_MATERIALS PROVIDED_.
Source: an optimization exercise on an open RTL-to-GDS flow (aim: small area). Production flows keep margins and buffers that such runs may drop. Only simulation tests tie the RTL to the original design; equivalence was not proved. Power and IR drop assume default switching activity.

--- flow/config.mk ---
export PLATFORM = sky130hd
export DESIGN_NAME = sxp
export DESIGN_NICKNAME = sxp
export VERILOG_FILES = /design/flow/design.v
export SDC_FILE = /design/flow/constraint.sdc
export NUM_CORES = 4
export LEC_CHECK = 0
export ABC_AREA = 1
export CAP_MARGIN = 20
export CORE_MARGIN = 2
export CORE_UTILIZATION = 85
export CTS_BUF_LIST = sky130_fd_sc_hd__clkbuf_8
export CTS_CLUSTER_DIAMETER = 35
export CTS_CLUSTER_SIZE = 15
export SETUP_SLACK_MARGIN = 0.7
export SLEW_MARGIN = 20
--- flow/constraint.sdc ---
create_clock -name core_clock -period 10.0 [get_ports {clk}]
set_input_delay 2.0000 -clock core_clock [delete_from_list [all_inputs] [get_ports {clk}]]
set_output_delay 2.0000 -clock core_clock [all_outputs]
set_load 0.01 [all_outputs]
--- flow/design.v ---
`default_nettype none
package sxp_pkg;
  typedef logic [32-1:0] data_t;      
  typedef logic [32-1:0] inst_t;      
  typedef logic [4-1:0]   rf_addr_t;   
  typedef logic [16-1:0]  imm_t;       
  typedef logic [3:0]             cvnz_t;      
  typedef enum logic [1:0] {
    DEST_REG   = 2'b00,
    DEST_JUMP  = 2'b01,
    DEST_STORE = 2'b10,
    DEST_NONE  = 2'b11    
  } dest_cfg_e;
  typedef enum logic [2:0] {
    SRC_RR = 3'b000,   
    SRC_RI = 3'b001,   
    SRC_PR = 3'b010,   
    SRC_PI = 3'b011    
  } src_cfg_e;
  typedef enum logic [2:0] {
    ALU_ADD, ALU_SUB, ALU_AND, ALU_OR, ALU_XOR, ALU_SHL, ALU_SHR, ALU_PASSB
  } alu_op_e;
  typedef enum logic [3:0] {
    WB_RESULT = 4'b0000,
    WB_Z      = 4'b0100,
    WB_N      = 4'b0101,
    WB_V      = 4'b0110,
    WB_C      = 4'b0111
  } wb_cfg_e;
endpackage
`default_nettype wire
`default_nettype none
module sxp
(
  input  wire        clk,
  input  wire        reset_b,
  input  wire [31:0] mem_inst,
  output wire [31:0] mem_pc,
  output wire        spw_we,
  output wire [31:0] spw_addr,
  output wire [31:0] spw_data
);
  reg  [4:0] cnt;       
  reg        clr;       
  wire [2:0] ph = cnt[2:0];
  wire       p0 = (cnt[4:3] == 2'd0);
  wire       p1 = (cnt[4:3] == 2'd1);
  wire       p2 = (cnt[4:3] == 2'd2);
  wire       p3 = (cnt[4:3] == 2'd3);
  wire [1:0] dest    = mem_inst[31:30];
  wire       src_pc  = mem_inst[28];      
  wire       src_imm = mem_inst[27];      
  wire [2:0] op      = mem_inst[26:24];
  wire [3:0] wb      = mem_inst[23:20];
  wire [3:0] rd      = mem_inst[19:16];
  wire [3:0] ra      = mem_inst[15:12];
  wire [3:0] rb      = mem_inst[11:8];
  wire       vld     = ~mem_inst[29] & ~clr;
  wire       wb_flag = (wb[3:2] == 2'b01);
  wire       is_reg  = vld & (dest == 2'b00);
  wire       is_jmp  = vld & (dest == 2'b01);
  wire       is_st   = vld & (dest == 2'b10);
  wire       sub     = (op == 3'd1);
  wire       addsub  = (op[2:1] == 2'b00);
  wire       shl     = (op == 3'd5);
  reg  [31:0] pc;
  reg  [31:0] sa;       
  reg  [31:0] sd;       
  reg  [4:0]  s;        
  reg  [3:0]  prev;     
  reg         ac;       
  reg         pcc;      
  reg         zacc;     
  reg         tk;       
  wire [3:0]  raddr = p1 ? (src_imm ? rd : ra) : rb;
  wire [63:0] heads;
  wire       pol   = cnt[3];                
  wire [3:0]  rport = heads[4*raddr +: 4] ^ {4{pol}};
  wire        wclr  = clr & p3;
  wire        wen   = is_reg & (p2 | (p3 & (ph == 3'd0) & wb_flag));
  wire [3:0]  v;
  wire [3:0]  wdata = wclr ? 4'd0 : (p2 ? v : sd[3:0]);
  wire [3:0]  wx    = wdata ^ {4{pol}};
  genvar g;
  generate
    for (g = 0; g < 16; g = g + 1)
    begin : rf
      reg  [31:0] q;
      wire        we = wclr | (wen & (rd == g));
      always @(posedge clk)
        q <= {~(we ? wx : q[3:0]), q[31:4]};
      assign heads[4*g +: 4] = q[3:0];
    end
  endgenerate
  wire [3:0] imm_dig = ph[2] ? 4'd0 : mem_inst[4*ph[1:0] +: 4];
  wire [3:0] b_t     = src_imm ? imm_dig : rport;
  wire       last2 = (cnt == 5'd23);
  wire       pshift = (cnt >= 5'd23) & (cnt <= 5'd30);
  wire [4:0] pinc = {1'b0, pc[3:0]} + {4'd0, (last2 | pcc)};
  wire [3:0] a_t;       
  wire [2:0] dd   = s[4:2] ^ {3{shl}};
  wire [1:0] rr   = s[1:0] ^ {2{shl}};
  reg  [3:0] tapv;
  always @(*)
  begin
    case (dd)
      3'd0:    tapv = sa[7:4];
      3'd1:    tapv = sa[11:8];
      3'd2:    tapv = sa[15:12];
      3'd3:    tapv = sa[19:16];
      3'd4:    tapv = sa[23:20];
      3'd5:    tapv = sa[27:24];
      3'd6:    tapv = sa[31:28];
      default: tapv = a_t;
    endcase
  end
  wire [3:0] ph_d = {1'b0, ph} + {1'b0, dd};
  wire       ge7  = (ph_d >= 4'd7);
  wire       tvld = shl ? (p1 & ge7) : ((p1 & (ph == 3'd7)) | (p2 & ~ge7));
  wire [3:0] newd = tapv & {4{tvld}};
  wire [7:0] win  = {newd, prev};
  wire [6:0] win1 = shl ? win[7:1] : win[6:0];
  wire [6:0] wsh  = win1 >> rr;
  wire [3:0] ysh  = wsh[3:0];
  wire [3:0] a2  = sa[3:0];
  wire [3:0] bx  = p1 ? 4'd0 : (b_t ^ {4{sub}});
  wire       aci = (ph == 3'd0) ? (sub | p1) : ac;
  wire [4:0] sum = {1'b0, a2} + {1'b0, bx} + {4'd0, aci};
  assign a_t = src_pc ? sum[3:0] : rport;
  reg  [3:0] y;
  always @(*)
  begin
    case (op)
      3'd0, 3'd1: y = sum[3:0];
      3'd2:       y = a2 & b_t;
      3'd3:       y = a2 | b_t;
      3'd4:       y = a2 ^ b_t;
      3'd5:       y = sd[3:0];
      3'd6:       y = ysh;
      default:    y = b_t;
    endcase
  end
  assign v = wb_flag ? 4'd0 : y;
  wire zrun = ((ph == 3'd0) | zacc) & (y == 4'd0);
  wire fz   = zrun;
  wire fn   = y[3];
  wire fv   = addsub & (a2[3] == bx[3]) & (sum[3] != a2[3]);
  wire fc   = addsub & sum[4];
  reg  fsel;
  always @(*)
  begin
    case (wb[1:0])
      2'd0:    fsel = fz;
      2'd1:    fsel = fn;
      2'd2:    fsel = fv;
      default: fsel = fc;
    endcase
  end
  wire take_c = is_jmp & ((mem_inst[0] & ~src_imm) ? (s[0] ^ mem_inst[1]) : 1'b1);
  wire take   = last2 ? take_c : tk;
  wire [3:0] tgt  = (last2 & wb_flag) ? {3'b000, fsel} : sd[7:4];
  wire [3:0] pnew = clr ? 4'd0 : (take ? tgt : pinc[3:0]);
  wire [3:0] sa_in = p1 ? a_t : (p2 ? b_t : (p3 ? pc[31:28] : sa[3:0]));
  wire [3:0] sd_in = (p1 & shl) ? ysh : (p2 ? v : sd[3:0]);
  always @(posedge clk)
  begin
    sa   <= {sa_in, sa[31:4]};
    sd   <= {sd_in, sd[31:5], ((last2 & wb_flag) ? fsel : sd[4])};
    if (pshift)
      pc <= {pnew, pc[31:4]};
    prev <= newd;
    ac   <= sum[4];
    pcc  <= pinc[4];
    zacc <= zrun;
    if (last2)
      tk <= take_c;
    if (cnt == 5'd0)
      s[3:0] <= b_t;
    if (cnt == 5'd1)
      s[4] <= b_t[0];
  end
  always @(posedge clk or negedge reset_b)
  begin
    if (!reset_b)
    begin
      cnt  <= 5'd23;
      clr  <= 1'b1;
    end
    else
    begin
      cnt <= cnt + 5'd1;
      if (cnt == 5'd31)
        clr <= 1'b0;
    end
  end
  assign mem_pc   = pc;
  assign spw_we   = is_st & (cnt == 5'd24);
  assign spw_addr = sa;
  assign spw_data = sd;
endmodule
`default_nettype wire
--- flow/flow/run.sh ---
#!/bin/bash
# Standard layout with two changes: the port buffers are the smallest buffer
# cell, and the synthesized logic is re-mapped for area and started at the
# smallest drive strengths (post_synth.tcl, run at the end of the synthesis
# step); CTS adds no dummy loads. Each tool's output goes to standard.log.
set -e
cp standard.sh standard_sh_copy.log
export BUFFER_PORTS_ARGS="-buffer_cell sky130_fd_sc_hd__buf_1"
export POST_SYNTH_TCL=$PWD/flow/post_synth.tcl
export CTS_ARGS="-sink_clustering_enable -repair_clock_nets -sink_clustering_size 15 -sink_clustering_max_diameter 35 -buf_list sky130_fd_sc_hd__clkbuf_8 -dont_use_dummy_load"
bash standard.sh > standard.log 2>&1
--- flow/flow/downsize.tcl ---
# Swap every combinational cell of the synthesized netlist to the smallest
# drive strength of its kind; the placement and CTS repair steps that follow
# size up whatever needs it.
set block [ord::get_db_block]
set db [ord::get_db]
set dont_use [split [string trim $::env(DONT_USE_CELLS)]]
set swapped 0
foreach inst [$block getInsts] {
  set master [$inst getMaster]
  set name [$master getName]
  if { ![regexp {^(sky130_fd_sc_hd__[a-z0-9]+(?:_[a-z0-9]+)*?)_([0-9]+)$} $name -> base size] } {
    continue
  }
  if { [regexp {__(df|edf|sdf|dl|sedf|conb|tap|fill|decap|diode)} $base] } {
    continue
  }
  set best $master
  set best_w [$master getWidth]
  foreach size {1 0 2 4} {
    set cand [$db findMaster ${base}_$size]
    if { $cand eq "NULL" || $cand eq "" } { continue }
    if { [lsearch -exact $dont_use ${base}_$size] >= 0 } { continue }
    set w [$cand getWidth]
    if { $w < $best_w } {
      set best $cand
      set best_w $w
    }
  }
  if { $best ne $master } {
    $inst swapMaster $best
    incr swapped
  }
}
puts "downsize: swapped $swapped instances"
--- flow/flow/filter_lib.py ---
#!/usr/bin/env python3
"""Copy a liberty file without the cells named on the command line
(fnmatch patterns), so that restructure cannot pick a don't-use cell."""
import fnmatch
import re
import sys

src, dst = sys.argv[1], sys.argv[2]
pats = sys.argv[3:]
out = []
skip = 0
depth = 0
dropped = 0
with open(src) as f:
    for line in f:
        if skip:
            depth += line.count('{') - line.count('}')
            if depth <= 0:
                skip = 0
            continue
        m = re.match(r'\s*cell\s*\(\s*"?([\w]+)"?\s*\)', line)
        if m and any(fnmatch.fnmatch(m.group(1), p) for p in pats):
            depth = line.count('{') - line.count('}')
            skip = 1 if depth > 0 else 0
            dropped += 1
            continue
        out.append(line)
with open(dst, 'w') as f:
    f.writelines(out)
print(f"filter_lib: dropped {dropped} cells")
--- flow/flow/post_synth.tcl ---
# Run at the end of the synthesis step (POST_SYNTH_TCL): re-map the
# combinational logic between the registers for area with OpenROAD's
# restructure (ABC), then start every combinational cell at its smallest
# drive strength; the later repair steps size up what needs it.
set flow_dir [file dirname [info script]]
set rmp_dir [file join $::env(OBJECTS_DIR) rmp]
file mkdir $rmp_dir
set lib [file join $rmp_dir lib_no_dont_use.lib]
exec python3 [file join $flow_dir filter_lib.py] [lindex $::env(LIB_FILES) 0] $lib \
  {*}[split [string trim $::env(DONT_USE_CELLS)]] >@ stdout
source [file join $flow_dir downsize.tcl]
restructure -target area -liberty_file $lib \
  -tielo_port sky130_fd_sc_hd__conb_1/LO -tiehi_port sky130_fd_sc_hd__conb_1/HI \
  -work_dir $rmp_dir -abc_logfile [file join $rmp_dir abc.log]
source [file join $flow_dir downsize.tcl]

# nothing the platform marks don't-use may be left
foreach inst [[ord::get_db_block] getInsts] {
  set m [[$inst getMaster] getName]
  if { [lsearch -exact [split [string trim $::env(DONT_USE_CELLS)]] $m] >= 0 } {
    error "post_synth: don't-use cell $m left on [$inst getName]"
  }
}
--- flow/standard.sh ---
#!/bin/bash
# synth_recipe.tcl (not shown) runs the flow's synth.tcl, then flattens the netlist and writes it again
# the make line also repeats each setting of config.mk as NAME=value (left out here)
make -C /OpenROAD-flow-scripts/flow DESIGN_CONFIG=/design/flow/config.mk WORK_HOME=/design/flow/orfs CLKGATE_MAP_FILE= SYNTH_SCRIPT=/design/flow/synth_recipe.tcl "${@:-finish}"
==> flow_metrics.py, run 1 <==
metrics = {
    "clock_network": {
        "cts_max_level": 2,
        "cts_max_path_buffers": 3,
        "root_buffer": "clkbuf_8",
        "holdBufCountCts": 0,
        "cts_inserted_buffers": 52,
        "postCtsSetupBuffers": 0,
        "cts_resized": 22,
    },
    "synthesis": {
        "avgSynthCellArea_um2": 14.29,
        "syn_nets": 1134,
        "yosysWarnings": 1,
        "synthCells": 1100,
        "synth.cell_area_mm2": 0.01572,
    },
    "die": {
        "rows": 49,
        "io_pins": 131,
        "die_height_um": 140.0,
        "initial_core_util_pct": 86.94,
        "die_x_um": 140.0,
    },
    "placed_design": {
        "portBuffers": 130,
        "gp_congestion": 1.115,
        "pre_cts_ws_ns": -0.6965,
        "dp_hpwl_mm": 33.65,
    },
    "run_status": {
        "status": "did not finish",
        "haltStage": "4_1_cts",
        "error": "[ERROR DPL-0033] detailed placement checks failed during check placement.",
    },
}
==> power by group through the flow <==
stage	logic, mW	clock network, mW	registers, mW
2_1_floorplan	0.0977	0	2.68
3_3_place_gp	0.196	0	2.67
3_5_place_dp	0.227	0	2.67
==> through the flow <==
step	setup TNS [ns]	cells	cell area (µm²)
floorplan	0	1100	15730
global placement	0	1469	16580
detailed placement	-24.57	1469	16580
==> worst max path at each step <==
stage | to | from | depth (start not counted)
floorplan | rf[10].q[31] | mem_inst[27] | 29
global placement | rf[3].q[31] | mem_inst[27] | 33
detailed placement | rf[15].q[31] | mem_inst[27] | 33
==> inputs of run 2 (changes only) <==
--- a/flow/config.mk
+++ b/flow/config.mk
@@ -8,9 +8,9 @@
 export ABC_AREA = 1
 export CAP_MARGIN = 20
 export CORE_MARGIN = 2
-export CORE_UTILIZATION = 85
+export CORE_UTILIZATION = 75
 export CTS_BUF_LIST = sky130_fd_sc_hd__clkbuf_8
 export CTS_CLUSTER_DIAMETER = 35
 export CTS_CLUSTER_SIZE = 15
-export SETUP_SLACK_MARGIN = 0.7
+export SETUP_SLACK_MARGIN = 1.5
 export SLEW_MARGIN = 20
==> flow_metrics.py, run 2 <==
metrics = {
    "worst_hold_path": {
        "hold_class": "reg -> reg",
    },
    "finish": {
        "final_nets": 1332,
        "num-fill-cells": 791,
        "final_common_cell": "dfxtp_1",
        "final_cell_area_mm2": 0.01753,
        "instances_no_fill": 1570,
        "fin_util_pct": 85.80,
        "largest_register_ffs": 512,
        "drive_gt1_share_pct": 7.099,
        "top_register": "rf.q",
        "most-common-layout-cells": "dfxtp_1 (584), buf_1 (129), o22ai_1 (127)",
        "syn2layout_area_growth_pct": 11.48,
    },
    "placed_design": {
        "place_area_mm2": 0.01665,
        "portBuffers": 130,
        "pre_cts_ws_ns": 0.4844,
        "dp.cells": 1512,
        "dp_hpwl_mm": 28.02,
        "gp_congestion": 1.035,
    },
    "synthesis": {
        "yosysWarnings": 1,
        "synth.cell_area_mm2": 0.01572,
        "avgSynthCellArea_um2": 14.29,
        "synthCells": 1100,
        "syn_nets": 1134,
    },
    "sta": {
        "hold_violations": 0,
        "period_minus_slack_ns": 8.533,
        "setup_violations": 0,
        "slew_headroom_pct": 22.52,
        "slew_viol_final": 0,
        "finalSetupTns_ns": 0,
        "setup_slack_ns": 1.467,
        "finalHoldWorstSlack_ns": 0.2596,
        "min_period_over_period_pct": 85.33,
        "finClkSkew_ns": 0.1129,
        "rsz0062_at_grt": "no",
        "worst_slew_pin_slew_ns": 1.150,
        "max_freq_mhz": 117.2,
    },
    "clock_network": {
        "clock_latency_ns": 0.66,
        "numClockSinks": 627,
        "cts_inserted_buffers": 54,
        "cts_max_level": 2,
        "clkTransAtPathRegs_ns": 0.10,
        "root_buffer": "clkbuf_8",
        "holdBufCountCts": 0,
        "postCtsSetupBuffers": 0,
        "cts_tree": "yes",
        "cts_max_path_buffers": 3,
    },
    "worst_setup_path": {
        "crit_arrival_ns": 8.96,
        "ff2ff_setup_slack_ns": 1.63,
        "crit_slowest_cell": "o22ai_1",
        "cp_max_fo": 17,
        "slowest_delay_ns": 0.64,
        "cp-start-kind": "primary input",
        "crit_type": "in -> reg",
        "crit_required_ns": 10.43,
        "crit_buf_inv": 6,
        "cp_top_family": "compound AO/OA/AOI/OAI gates",
        "critPathCaptureType": "flop",
        "crit_top_cell": "o22ai_1",
    },
    "die": {
        "dieArea_mm2": 0.02214,
        "die_x_um": 148.8,
        "die_height_um": 148.8,
        "core-area_mm2": 0.02043,
        "initial_core_util_pct": 76.97,
        "io_pins": 131,
        "rows": 52,
    },
    "global_route": {
        "antenna_found_initial": 5,
        "grt_pass1_wl_mm": 63.85,
        "grt-ovfl-total": 0,
        "first_global_vias": 10130,
        "grt_max_degree": 34,
        "grt_usage_pct": 39.73,
    },
    "detailed_routing": {
        "vias": 10630,
        "drt-vias-per-instance": 6.768,
        "routed_wl_mm": 46.65,
        "dr.pass1.iters": 14,
        "route.detailed.drc": 0,
        "drtIter0Drc": 1716,
        "ant_nets": 0,
        "wl_per_cell_um": 29.71,
    },
    "power_and_ir_drop": {
        "combPwrFrac_pct": 5.8,
        "powerDensity_mw_per_mm2": 234.6,
        "ir_drop_mv": 0.2074,
        "power.total_mw": 4.113,
        "switching_power_uw": 983.7,
        "internal-power_mw": 3.129,
        "pwr-share-seq_pct": 63.6,
        "swShare_pct": 23.92,
        "power_leakage_nw": 6.537,
        "clkPwrFrac_pct": 30.6,
    },
    "run_status": {
        "status": "finished clean",
    },
    "run": {
        "maxCapViolCount": 0,
    },
}
## run 2: final timing paths
check,end,startpoint,cells after the start
worst max-delay path,rf[2].q[31],mem_inst[27],30
worst min register to register,rf[6].q[11],rf[6].q[15],0
worst max register to register,rf[2].q[31],cnt[3],33
worst min-delay path,rf[6].q[11],rf[6].q[15],0
min in group asynchronous,cnt[3],reset_b,1
max in group asynchronous,cnt[4],reset_b,1
## run 2: power by group through the flow
| stage | clock network (mW) | logic [mW] | registers (mW) |
|---|---|---|---|
| floorplan | 0 | 0.0978 | 2.68 |
| global placement | 0 | 0.201 | 2.67 |
| detailed placement | 0 | 0.209 | 2.67 |
| CTS | 1.23 | 0.217 | 2.62 |
| global route | 1.33 | 0.248 | 2.62 |
| finish | 1.26 | 0.239 | 2.62 |
## run 2: cell type report
class | instances | area [µm²] | share of cell area, %
Antenna cell | 4 | 10.01 | 0.05710
Clock buffer | 54 | 743.2 | 4.240
Inverter | 75 | 291.5 | 1.663
Multi-Input combinational cell | 398 | 2592 | 14.79
Sequential cell | 627 | 12960 | 73.93
Tap cell | 270 | 337.8 | 1.927
Timing Repair Buffer | 142 | 594.3 | 3.390
## run 2: repair_timing
item	CTS	global route
setup endpoints to repair	67	52
gates resized for setup	6	22
endpoints found under the hold margin	0	0
## run 2: worst reg2reg max path: cells and delay by family (launching register included)
kind | cells | cell delay, ns
AOI/OAI and AO/OA | 18 | 4.03
xor gates and xnor gates | 2 | 0.72
buffers and inverters | 8 | 2.22
DFF | 1 | 0.59
and+or+nand+nor | 5 | 0.66
## run 2: routing by layer
layer	share of wire [%]	routed length [µm]	global-route usage (%)
met3	12	5640	9.755
met5	0.058	27	0
met2	46	21440	66.34
met1	33	15510	46.67
met4	8.6	4030	24.48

_WORK REQUIRED_. Only lines with the word "pnew" go in the answer. Take them all from the entries above.

_RESULT OF THIS EXERCISE_.
  wire [3:0] pnew = clr ? 4'd0 : (take ? tgt : pinc[3:0]);
      pc <= {pnew, pc[31:4]};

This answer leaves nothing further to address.